On 2024-01-03 We 10:12, Robert Haas wrote:
> On Wed, Jan 3, 2024 at 9:59 AM Andrew Dunstan <andrew@dunslane.net> wrote:
>> Say we have a document with an array 1m objects, each with a field
>> called "color". As it stands we'll allocate space for that field name 1m
>> times. Using a hash table we'd allocated space for it once. And
>> allocating the memory isn't free, although it might be cheaper than
>> doing hash lookups.
>>
>> I guess we can benchmark it and see what the performance impact of using
>> a hash table might be.
>>
>> Another possibility would be simply to have the callback free the field
>> name after use. for the parse_manifest code that could be a one-line
>> addition to the code at the bottom of json_object_manifest_field_start().
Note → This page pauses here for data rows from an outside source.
$ cat src/rtl/dp_ram_port_arbiter.sv
// Round-robin arbiter that shares one dp_ram (1 read port, 1 write port) between NUM_REQ requesters.
// Each RAM port has its own pointer. Read data returns one cycle after its grant.
module dp_ram_port_arbiter #(
  parameter int NUM_REQ    = 4,
  parameter int ADDR_WIDTH = 8,
  parameter int DATA_WIDTH = 32,
  parameter int IDX_WIDTH  = 2
) (
  input  logic                             clk,
  input  logic                             rst,
  input  logic                             ram_busy,
  input  logic [NUM_REQ-1:0]               wr_req_valid,
  output logic [NUM_REQ-1:0]               wr_req_ready,
  input  logic [NUM_REQ*ADDR_WIDTH-1:0]    wr_req_addr,
  input  logic [NUM_REQ*DATA_WIDTH-1:0]    wr_req_data,
  input  logic [NUM_REQ*DATA_WIDTH-1:0]    wr_req_mask,
  input  logic [NUM_REQ-1:0]               rd_req_valid,
  output logic [NUM_REQ-1:0]               rd_req_ready,
  input  logic [NUM_REQ*ADDR_WIDTH-1:0]    rd_req_addr,
  output logic [NUM_REQ-1:0]               rd_rsp_valid,
  output logic [DATA_WIDTH-1:0]            rd_rsp_data,
  output logic                             ram_wr_en,
  output logic [ADDR_WIDTH-1:0]            ram_wr_addr,
  output logic [DATA_WIDTH-1:0]            ram_data_in,
  output logic [DATA_WIDTH-1:0]            ram_mask_in,
  output logic                             ram_rd_en,
  output logic [ADDR_WIDTH-1:0]            ram_rd_addr,
  input  logic [DATA_WIDTH-1:0]            ram_data_out
);

  localparam logic [IDX_WIDTH:0]   REQ_W    = (IDX_WIDTH+1)'(NUM_REQ);
  localparam logic [IDX_WIDTH-1:0] LAST_IDX = IDX_WIDTH'(NUM_REQ - 1);

  logic [IDX_WIDTH-1:0]  wr_ptr;
  logic [IDX_WIDTH-1:0]  rd_ptr;
  logic [NUM_REQ-1:0]    rd_pend_oh;

  logic [ADDR_WIDTH-1:0] wr_addr_a [NUM_REQ];
  logic [DATA_WIDTH-1:0] wr_data_a [NUM_REQ];
  logic [DATA_WIDTH-1:0] wr_mask_a [NUM_REQ];
  logic [ADDR_WIDTH-1:0] rd_addr_a [NUM_REQ];

  logic [IDX_WIDTH:0]    wr_pick;
  logic [IDX_WIDTH:0]    rd_pick;
  logic                  wr_gnt_vld;
  logic                  rd_gnt_vld;
  logic [IDX_WIDTH-1:0]  wr_idx;
  logic [IDX_WIDTH-1:0]  rd_idx;

  for (genvar g = 0; g < NUM_REQ; g++) begin : g_unpack
    assign wr_addr_a[g] = wr_req_addr[g*ADDR_WIDTH +: ADDR_WIDTH];
    assign wr_data_a[g] = wr_req_data[g*DATA_WIDTH +: DATA_WIDTH];
    assign wr_mask_a[g] = wr_req_mask[g*DATA_WIDTH +: DATA_WIDTH];
    assign rd_addr_a[g] = rd_req_addr[g*ADDR_WIDTH +: ADDR_WIDTH];
  end

  // Returns {found, index}. The search starts at ptr and wraps modulo NUM_REQ,
  // which need not be a power of two.
  function automatic logic [IDX_WIDTH:0] rr_pick(
    input logic [NUM_REQ-1:0]   valid,
    input logic [IDX_WIDTH-1:0] ptr
  );
    logic                 found;
    logic [IDX_WIDTH-1:0] pick;
    logic [IDX_WIDTH:0]   cand;
    found = 1'b0;
    pick  = '0;
    for (int unsigned k = 0; k < NUM_REQ; k++) begin
      cand = {1'b0, ptr} + (IDX_WIDTH+1)'(k);
      if (cand >= REQ_W) cand = cand - REQ_W;
      if (!found && valid[cand[IDX_WIDTH-1:0]]) begin
        found = 1'b1;
        pick  = cand[IDX_WIDTH-1:0];
      end
    end
    return {found, pick};
  endfunction

  function automatic logic [IDX_WIDTH-1:0] next_ptr(input logic [IDX_WIDTH-1:0] idx);
    return (idx == LAST_IDX) ? '0 : idx + IDX_WIDTH'(1);
  endfunction

  always_comb begin
    wr_pick = '0;
    rd_pick = '0;
    if (!rst && !ram_busy) begin
      wr_pick = rr_pick(wr_req_valid, wr_ptr);
      rd_pick = rr_pick(rd_req_valid, rd_ptr);
    end
  end

  assign wr_gnt_vld = wr_pick[IDX_WIDTH];
  assign wr_idx     = wr_pick[IDX_WIDTH-1:0];
  assign rd_gnt_vld = rd_pick[IDX_WIDTH];
  assign rd_idx     = rd_pick[IDX_WIDTH-1:0];

  always_comb begin
    wr_req_ready = '0;
    ram_wr_en    = 1'b0;
    ram_wr_addr  = '0;
    ram_data_in  = '0;
    ram_mask_in  = '0;
    if (wr_gnt_vld) begin
      wr_req_ready[wr_idx] = 1'b1;
      ram_wr_en            = 1'b1;
      ram_wr_addr          = wr_addr_a[wr_idx];
      ram_data_in          = wr_data_a[wr_idx];
      ram_mask_in          = wr_mask_a[wr_idx];
    end
  end

  always_comb begin
    rd_req_ready = '0;
    ram_rd_en    = 1'b0;
    ram_rd_addr  = '0;
    if (rd_gnt_vld) begin
      rd_req_ready[rd_idx] = 1'b1;
      ram_rd_en            = 1'b1;
      ram_rd_addr          = rd_addr_a[rd_idx];
    end
  end

  always_ff @(posedge clk or posedge rst) begin
    if (rst) begin
      wr_ptr     <= '0;
      rd_ptr     <= '0;
      rd_pend_oh <= '0;
    end else begin
      if (wr_gnt_vld) wr_ptr <= next_ptr(wr_idx);
      if (rd_gnt_vld) rd_ptr <= next_ptr(rd_idx);
      rd_pend_oh <= rd_req_ready;
    end
  end

  assign rd_rsp_valid = rd_pend_oh;
  assign rd_rsp_data  = (|rd_pend_oh) ? ram_data_out : '0;

endmodule

$ cat config.mk
export PLATFORM = sky130hd
export DESIGN_NAME = dp_ram_port_arbiter
export DESIGN_NICKNAME = d
export VERILOG_FILES = /design/src/rtl/dp_ram_port_arbiter.sv
export SDC_FILE = /design/constraint.sdc
export NUM_CORES = 1
export LEC_CHECK = 0
export BUFFER_PORTS_ARGS = -buffer_cell sky130_fd_sc_hd__buf_2
export CORE_AREA = 3 3 188 190
export CTS_CLUSTER_SIZE = 16
export DETAILED_ROUTE_END_ITERATION = 10
export DIE_AREA = 0 0 191 193
export HOLD_SLACK_MARGIN = 0.06
export PLACE_DENSITY = 0.45
export SLEW_MARGIN = 20
export SYNTH_ARGS = -nofsm -noshare
export SYNTH_HDL_FRONTEND = slang
export SYNTH_SLANG_ARGS = --single-unit
$ cat constraint.sdc
create_clock -name clk -period 6.3 [get_ports clk]
set_input_delay 1.89 -clock clk [delete_from_list [all_inputs] [get_ports clk]]
set_output_delay 1.89 -clock clk [all_outputs]
set_load 0.02 [all_outputs]
==> results_dict.tcl, run 1 <==
set metrics [dict create \
    final_common_cell "buf_2" \
    vias_per_cell 4.13 \
    slew_headroom 0.575 \
    ir_drop_mv 0.0819 \
    rr_worst_depth 7 \
    die_y_um 193 \
    drv_slew 0 \
    seq_area_frac_synth 0.0508 \
    clk_pin_slew_ns 0.03 \
    clock_path_buffers 2 \
    pre_cts_slack_ns 0.493 \
    setup_ws_ns 0.492 \
    critPathMaxFanout 21 \
    dominantRegCellSynth "dfrtp_1" \
    h-tree-depth 1 \
    syn_to_final_growth_pct 77.4 \
    die_w_um 191 \
    die_area_sq_um 36900 \
    overflow 0 \
    start_kind "input pin" \
    synthTopCellsByArea "mux2i_1 21%, a221oi_2 19%, a211oi_2 16%" \
    drt_first_pass_iters 4 \
    synth-simple-area-share 0.112 \
    cts_made_buffers 3 \
    min_period_over_period 0.922 \
    ctsHoldBuffers 0 \
    hp-start "wr_ptr[0]$_DFFE_PP0P_" \
    async_reset_ff_frac 1.00 \
    status "completed" \
    maxCapViolations 0 \
    grt_first_pass_wirelength_mm 30.3 \
    hold_violations 0 \
    antenna_found_initial 3 \
    hold_end "wr_ptr[0]$_DFFE_PP0P_" \
    synth-xor-area-share 0 \
    worstReg2RegStart "rd_ptr[0]$_DFFE_PP0P_" \
    worstSetupPathType "in -> out" \
    slowest_delay_ns 0.42 \
    initial_utilization 0.117 \
    tightest_slew_ns 0.635 \
    skew_ns 0.00101 \
    wire_per_inst_um 16.6 \
    critical_path.cell_chain "buf_2 -> nor2_1 -> a211o_4 -> nor3_4 -> buf_4 -> a221oi_1 -> a211oi_1 -> buf_2" \
    rows 67 \
    r2r_end "rd_rsp_valid[0]$_DFF_PP0_" \
    yosysWarnings 0 \
    leakagePower_nw 3.68 \
    synthMuxAreaShare 0.206 \
    nets 1248 \
    synth-compound-area-share 0.510 \
    gp_congestion 0.757 \
    detailed_place_hpwl_mm 18.6 \
    finalPower_uw 881 \
    synth_top_area_cell "mux2i_1" \
    clock_sinks 8 \
    core_area_sq_um 33600 \
    final_cell_mix "488 x buf_2, 81 x mux2i_1, 50 x a221oi_2, 50 x a211oi_2, 37 x nor2b_1" \
    worstPathArrival_ns 3.92 \
    cts_tree "yes" \
    setup_tns_ns 0 \
    crit_path_frequent_cell "buf_2" \
    hold_ws_ns 0.636 \
    powerDensity_nw_per_um2 126 \
    port_buffers 488 \
    netlist_area_sq_um 3940 \
    drcViolationCount 0 \
    clk-insertion-delay-late_ns 0.23 \
    synth_nets 786 \
    post_cts_buffers 0 \
    grt_pass1_vias 5328 \
    slowest_stage "a211o_4" \
    rrSetupSlack_ns 4.26 \
    place_area_sq_um 6910 \
    worstHoldPathType "reg -> reg" \
    cts_resized 0 \
    synth_edf_count 0 \
    required_ns 4.41 \
    grt_max_degree 61 \
    grt_usage 0.103 \
    drive_gt1_frac 0.710 \
    finalWirelength_mm 22.0 \
    cp-end-kind "output pin" \
    ys_ff_latch 8 \
    final-setup-viol-count 0 \
    ant_nets 0 \
    timing.fmax_ghz 0.172 \
    synth_top_area_frac 0.206 \
    stdcell_area_sq_um 6990 \
    min_path_cells 2 \
    dr_total_vias 5469 \
    synth_top_family_by_area "compound AO/OA/AOI/OAI gates" \
    drt_iter0_drc 129 \
    synth_cell_types 33 \
    cts_root_buf "clkbuf_16" \
    rsz0062_at_grt "no" \
    synth_cells 415 \
    syn_avg_cell_area_sq_um 9.50 \
    synth_fa_ha_area_frac 0.0254 \
    min_period_ns 5.81 \
    io-pin-count 489 \
]
-- layer usage --
metal  vias up  global-route usage  part of all wire
met5         -                   0                 0
met4         0              0.0251             0.018
met3        26              0.0183             0.080
met2       275               0.190              0.51
met1      2522               0.123              0.39
li1       2646                   -                 -
-- worst max-delay path by stage --
stage / from / endpoint / depth (start not counted)
floorplan: wr_req_valid[1] / ram_data_in[17] / 7
global route: wr_req_valid[0] / ram_mask_in[31] / 8
CTS: wr_req_valid[0] / ram_wr_addr[0] / 8
detailed placement: wr_req_valid[0] / ram_mask_in[31] / 8
finish: wr_req_valid[0] / ram_wr_addr[0] / 8
global placement: wr_req_valid[0] / ram_wr_addr[0] / 8
-- kinds of logic after synthesis --
kind of cell,after synthesis
AO/OA/AOI/OAI,181
multiplexers,81
AND/OR/NAND/NOR,72
buffers and inverters,65
adder cells (fa/ha/maj),8
flip-flops,8
-- registers in the layout, indices dropped and copies added (netlist names) --
signal,flops
rd_rsp_valid,4
wr_ptr,2
rd_ptr,2
-- synth_stat cells (2+ instances only) --
cell type	number
o211ai_1	2
nor2_1	8
clkbuf_1	16
ha_1	8
buf_4	11
o311a_1	2
o21ai_0	2
buf_8	5
nand2b_1	3
nor4bb_1	4
a211oi_1	30
a211oi_2	50
nor2b_1	37
o21ai_1	3
a221oi_2	50
o21bai_1	3
a221oi_1	31
nand2_1	4
inv_1	10
nand3b_1	2
buf_2	22
dfrtp_1	8
a211o_1	2
and2_1	9
a21oi_1	5
mux2i_1	81
-- final cells by class --
type                            count  area (sq um)
Antenna cell                        2          5.00
Tap cell                          448           561
Fill cell                        3802         26600
Timing Repair Buffer              512          2710
Clock buffer                        3          75.1
Sequential cell                     8           200
Inverter                           10          37.5
Multi-Input combinational cell    342          3400
-- metrics by stage --
stage / util / instances
5_1_grt: 0.208 / 1325
2_1_floorplan: - / 415
3_3_place_gp: 0.206 / 1320
6_report: 0.208 / 1325
4_1_cts: 0.208 / 1323
3_5_place_dp: 0.206 / 1320
-- worst max-delay path: cells and delay by family --
kind,cells,cell delay (ns)
compound gates,3,0.92
buf+inv,3,0.77
simple gates,2,0.32
-- report_power, final --
group / internal [mW] / switching (mW) / leakage, nW / total [mW]
Combinational: 0.303 / 0.407 / 3.54 / 0.710
Clock: 0.0816 / 0.0223 / 0.0370 / 0.104
Sequential: 0.0577 / 0.00951 / 0.103 / 0.0672
No activity file was read; power rests on OpenSTA's default activity.
==> run 2, diff against run 1 <==
--- a/config.mk
+++ b/config.mk
@@ -6,12 +6,13 @@
 export NUM_CORES = 1
 export LEC_CHECK = 0
 export BUFFER_PORTS_ARGS = -buffer_cell sky130_fd_sc_hd__buf_2
-export CORE_AREA = 3 3 188 190
+export CORE_AREA = 3 3 191 193
+export CTS_BUF_LIST = sky130_fd_sc_hd__clkbuf_4
 export CTS_CLUSTER_SIZE = 16
 export DETAILED_ROUTE_END_ITERATION = 10
-export DIE_AREA = 0 0 191 193
+export DIE_AREA = 0 0 194 196
 export HOLD_SLACK_MARGIN = 0.06
-export PLACE_DENSITY = 0.45
+export PLACE_DENSITY = 0.44
 export SLEW_MARGIN = 20
 export SYNTH_ARGS = -nofsm -noshare
 export SYNTH_HDL_FRONTEND = slang
==> constraint.sdc (replaced) <==
create_clock -name clk -period 6.2 [get_ports clk]
set_input_delay 1.86 -clock clk [delete_from_list [all_inputs] [get_ports clk]]
set_output_delay 1.86 -clock clk [all_outputs]
set_load 0.02 [all_outputs]
==> run 2 against run 1 <==
Clock power fell by 63%. Critical path depth is the same. Combinational power rose by 2%. First-iteration DRC count up 24%. Clock skew increased by 0.0061 ns. Clock-buffer cell count is the same. Final cell count is 0.30% higher.
==> results_dict.tcl, run 2 (synthesis results as in run 1) <==
set metrics [dict create \
    status "completed" \
    rr_worst_depth 8 \
    die_y_um 196 \
    setup_ws_ns 0.484 \
    nets 1246 \
    hp-start "wr_ptr[1]$_DFFE_PP0P_" \
    slew_headroom 0.544 \
    slowest_stage "a211oi_1" \
    required_ns 4.34 \
    grt_pass1_vias 5457 \
    worstPathArrival_ns 3.86 \
    grt_first_pass_wirelength_mm 32.6 \
    cts_made_buffers 3 \
    critPathMaxFanout 15 \
    min_path_cells 2 \
    drt_first_pass_iters 4 \
    cts_tree "yes" \
    clock_path_buffers 2 \
    largest_reg_flops 4 \
    skew_ns 0.00708 \
    critical_path.cell_chain "buf_2 -> nor2_1 -> a211o_4 -> nor3_4 -> buf_4 -> a221oi_1 -> a211oi_1 -> buf_2" \
    h-tree-depth 1 \
    start_kind "input pin" \
    place_area_sq_um 6930 \
    cts_root_buf "clkbuf_4" \
    ctsHoldBuffers 0 \
    initial_utilization 0.114 \
    setup_tns_ns 0 \
    die_w_um 194 \
    drive_gt1_frac 0.709 \
    path_buf_inv 3 \
    clk_pin_slew_ns 0.05 \
    ant_nets 0 \
    slowest_delay_ns 0.48 \
    cts_resized 0 \
    antenna_found_initial 3 \
    drt_iter0_drc 160 \
    final_cell_mix "488 x buf_2, 81 x mux2i_1, 50 x a221oi_2, 50 x a211oi_2, 37 x nor2b_1" \
    vias_per_cell 4.08 \
    overflow 0 \
    worstHoldPathType "reg -> reg" \
    leakagePower_nw 3.66 \
    final-setup-viol-count 0 \
    final_common_cell "buf_2" \
    grt_max_degree 75 \
    powerDensity_nw_per_um2 119 \
    dr_total_vias 5423 \
    path_delay_family "compound AO/OA/AOI/OAI gates" \
    r2r_end "wr_ptr[1]$_DFFE_PP0P_" \
    clk-insertion-delay-late_ns 0.25 \
    core_area_sq_um 34700 \
    hold_end "wr_ptr[1]$_DFFE_PP0P_" \
    worstSetupPathType "in -> out" \
    stdcell_area_sq_um 6950 \
    pre_cts_slack_ns 0.450 \
    rsz0062_at_grt "no" \
    detailed_place_hpwl_mm 19.1 \
    crit_path_frequent_cell "buf_2" \
    post_cts_buffers 0 \
    grt_usage 0.107 \
    io-pin-count 489 \
    die_area_sq_um 38000 \
    rrSetupSlack_ns 4.09 \
    hold_violations 0 \
    ir_drop_mv 0.0713 \
    tightest_slew_ns 0.681 \
    rows 68 \
    min_period_over_period 0.922 \
    drv_slew 0 \
    cp-end-kind "output pin" \
    finalWirelength_mm 22.7 \
    startpoint "wr_req_valid[0]" \
    wire_per_inst_um 17.1 \
    gp_congestion 0.852 \
    hold_ws_ns 0.648 \
    worstReg2RegStart "wr_ptr[0]$_DFFE_PP0P_" \
    syn_to_final_growth_pct 76.4 \
    clock_sinks 8 \
    timing.fmax_ghz 0.175 \
    port_buffers 488 \
    finalPower_uw 831 \
    maxCapViolations 0 \
    min_period_ns 5.72 \
    drcViolationCount 0 \
]
## run 2: cell count changes in the layout (fill, tap and decap cells not counted), sizes merged
cell   before  now
diode       2    1
buf       512  510
## run 2: layer usage
| metal | global-route usage | vias to the layer above | routed length [um] |
|---|---|---|---|
| li1 | - | 2647 | - |
| met1 | 0.131 | 2489 | 9180 |
| met2 | 0.199 | 271 | 11600 |
| met3 | 0.0156 | 16 | 1540 |
| met4 | 0.0176 | 0 | 327 |
| met5 | 0 | - | 0 |
## run 2: how the worst max path moves through the flow
| stage | end | slack [ns] | cells after the start |
|---|---|---|---|
| 2_1_floorplan | ram_data_in[17] | 0.91 | 7 |
| 3_3_place_gp | rd_req_ready[2] | 0.34 | 8 |
| 3_5_place_dp | ram_data_in[20] | 0.45 | 8 |
| 4_1_cts | ram_data_in[20] | 0.45 | 8 |
| 5_1_grt | ram_data_in[20] | 0.38 | 8 |
| 6_report | ram_data_in[31] | 0.48 | 8 |
## run 2: power breakdown
group,internal [mW],switching (mW)
registers,0.0583,0.0112
clock network,0.0221,0.0169
logic,0.306,0.416
total,0.387,0.444
## run 2: worst reg2reg max path, delay by kind of cell (launching register included)
kind	cells	cell delay [ns]
AO/OA/AOI/OAI	2	0.30
adder cells (fa/ha/maj)	1	0.30
buffers and inverters	2	0.46
flip-flops	1	0.49
AND/OR/NAND/NOR	3	0.44
## run 2: per-stage QoR
stage | util | std cells
final | 0.200 | 1329
after CTS | 0.200 | 1328
after global placement | 0.199 | 1324
after global routing | 0.200 | 1329
after detailed placement | 0.200 | 1325
after floorplan | - | 415
## run 2: cell type report
cell class                      instances  area, sq um
Sequential cell                         8          200
Multi-Input combinational cell        342         3400
Antenna cell                            1         2.50
Tap cell                              455          569
Timing Repair Buffer                  510         2720
Clock buffer                            3         22.5
Fill cell                            3904        27800
Inverter                               10         37.5
==> run 3, diff against run 2 <==
--- a/config.mk
+++ b/config.mk
@@ -12,7 +12,10 @@
 export DETAILED_ROUTE_END_ITERATION = 10
 export DIE_AREA = 0 0 194 196
 export HOLD_SLACK_MARGIN = 0.06
+export MAX_ROUTING_LAYER = met4
 export PLACE_DENSITY = 0.44
+export RECOVER_POWER = 50
+export REMOVE_ABC_BUFFERS = 1
 export SLEW_MARGIN = 20
 export SYNTH_ARGS = -nofsm -noshare
 export SYNTH_HDL_FRONTEND = slang
==> run 3 against run 2 <==
First-iteration DRC count increased by 28%. Sequential share of layout area hardly changed. Largest power group unchanged. Non-clock buffer count rose by 12. Fmax down 2.4%. Via count increased by 1.0%. Critical path depth stayed put.
==> results_dict.tcl, run 3 (synthesis results as in run 1) <==
set metrics [dict create \
    setup_ws_ns 0.344 \
    pre_cts_slack_ns 0.411 \
    cts_tree "yes" \
    core_area_sq_um 34700 \
    slowest_stage "o311a_1" \
    cp-end-kind "output pin" \
    clkPwrFrac 0.048 \
    p_comb_frac 0.870 \
    p_sw_uw 454 \
    port_buffers 488 \
    slowest_delay_ns 0.54 \
    clk-insertion-delay-late_ns 0.25 \
    ir_drop_mv 0.0628 \
    start_kind "input pin" \
    final-setup-viol-count 0 \
    worstHoldPathType "reg -> reg" \
    worstSetupPathType "in -> out" \
    initial_utilization 0.114 \
    ctsHoldBuffers 0 \
    wire_per_inst_um 18.3 \
    critPathMaxFanout 11 \
    rsz0062_at_grt "no" \
    overflow 0 \
    drv_slew 0 \
    largest_reg_flops 4 \
    hold_violations 0 \
    final_common_cell "buf_2" \
    tightest_slew_ns 1.07 \
    drcViolationCount 0 \
    io-pin-count 489 \
    leakagePower_nw 3.48 \
    status "completed" \
    skew_ns 0.00344 \
    cts_resized 0 \
    post_cts_buffers 0 \
    drt_iter0_drc 204 \
    die_area_sq_um 38000 \
    multi_input_area_sq_um 3380 \
    hp-start "wr_ptr[1]$_DFFE_PP0P_" \
    rows 68 \
    finalWirelength_mm 24.6 \
    clock_path_buffers 2 \
    gp_congestion 0.903 \
    clock_sinks 8 \
    grt_usage 0.119 \
    clk_pin_slew_ns 0.06 \
    min_period_ns 5.86 \
    share_seq_of_total_power 0.082 \
    grt_pass1_vias 5606 \
    die_w_um 194 \
    p_int_uw 383 \
    vias_per_cell 4.08 \
    maxCapViolations 0 \
    critical_path.cell_chain "clkbuf_1 -> nor2b_1 -> o21ai_0 -> o311a_1 -> clkbuf_1 -> a221oi_1 -> a211oi_1 -> clkbuf_1" \
    cts_root_buf "clkbuf_4" \
    slew_headroom 0.288 \
    worstPathArrival_ns 4.00 \
    powerDensity_nw_per_um2 121 \
    grt_max_degree 61 \
    h-tree-depth 1 \
    antenna_found_initial 2 \
    timing.fmax_ghz 0.171 \
    nets 1258 \
    min_period_over_period 0.945 \
    fill_cells 3975 \
    worstReg2RegStart "rd_ptr[0]$_DFFE_PP0P_" \
    final_cell_mix "436 x buf_2, 81 x mux2i_1, 54 x clkbuf_1" \
    drt_first_pass_iters 4 \
    path_delay_family "compound AO/OA/AOI/OAI gates" \
    drive_gt1_frac 0.650 \
    path_buf_inv 3 \
    cts_made_buffers 3 \
    crit_path_frequent_cell "clkbuf_1" \
    dr_total_vias 5478 \
    required_ns 4.34 \
    die_y_um 196 \
    syn_to_final_growth_pct 75.7 \
    hold_ws_ns 0.640 \
    ant_nets 0 \
    grt_first_pass_wirelength_mm 35.0 \
    startpoint "rd_req_valid[0]" \
    seqCellArea_sq_um 200 \
    swShare 0.542 \
    detailed_place_hpwl_mm 21.1 \
]
[run 3: worst reg2reg max path, stage by stage, from the launching register on]
cell,delay [ns]
dfrtp_1,0.45
nor2b_1,0.07
o21ai_0,0.21
o311a_1,0.54
and2_0,0.31
inv_1,0.10
ha_1,0.20
and2_0,0.15
[run 3: routing by layer]
metal | up-vias | wire length [um] | global-route usage
li1 | 2669 | - | -
met1 | 2533 | 10200 | 0.146
met2 | 264 | 12700 | 0.214
met3 | 12 | 1420 | 0.0165
met4 | 0 | 282 | 0.0160
met5 | - | 0 | -
[run 3: final timing paths]
| path | to | slack (ns) | cells past startpoint |
|---|---|---|---|
| max | ram_rd_addr[4] | 0.34 | 8 |
| min reg2reg | wr_ptr[1]$_DFFE_PP0P_ | 0.64 | 2 |
| max in group asynchronous | rd_ptr[0]$_DFFE_PP0P_ | 4.28 | 2 |
| max reg2reg | rd_rsp_valid[2]$_DFF_PP0_ | 4.05 | 7 |
| min | wr_ptr[1]$_DFFE_PP0P_ | 0.64 | 2 |
| min in group asynchronous | wr_ptr[0]$_DFFE_PP0P_ | 1.67 | 2 |
[run 3: power groups by stage]
| stage | Sequential, mW | Clock, mW | Combinational (mW) |
|---|---|---|---|
| 2_1_floorplan | 0.0670 | 0 | 0.485 |
| 3_3_place_gp | 0.0697 | 0 | 0.747 |
| 3_5_place_dp | 0.0695 | 0 | 0.748 |
| 4_1_cts | 0.0684 | 0.0444 | 0.750 |
| 5_1_grt | 0.0696 | 0.0467 | 0.784 |
| 6_report | 0.0688 | 0.0403 | 0.728 |
[run 3: stage by stage]
| stage | power, mW | setup TNS (ns) | area, sq um | instances | util |
|---|---|---|---|---|---|
| 6_report | 0.837 | 0 | 6930 | 1342 | 0.200 |
| 3_5_place_dp | 0.818 | 0 | 6990 | 1337 | 0.201 |
| 2_1_floorplan | 0.552 | -441.93 | 3600 | 360 | - |
| 5_1_grt | 0.900 | 0 | 6930 | 1342 | 0.200 |
| 3_3_place_gp | 0.816 | 0 | 6990 | 1337 | 0.201 |
| 4_1_cts | 0.863 | 0 | 7020 | 1340 | 0.202 |
[run 3: layout make-up]
class,instances,share of cell area
inverters,10,0.00542
flip-flops and latches,8,0.0289
well taps,455,0.0822
diodes,2,0.000723
clock buffers,3,0.00325
repair buffers,522,0.392
multi-input cells,342,0.488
> Yeah. So I'm arguing that allocating the memory each time and then
> freeing it sounds cheaper than looking it up in the hash table every
> time, discovering it's there, and thus skipping the allocate/free.
>
> I might be wrong about that. It's just that allocating and freeing a
> small chunk of memory should boil down to popping it off of a linked
> list and then pushing it back on. And that sounds cheaper than hashing
> the string and looking for it in a hash bucket.
OK, cleaning up in the client code will be much simpler, so let's go
with that for now and revisit it later if necessary.
cheers
andrew
--
Andrew Dunstan
EDB: https://www.enterprisedb.com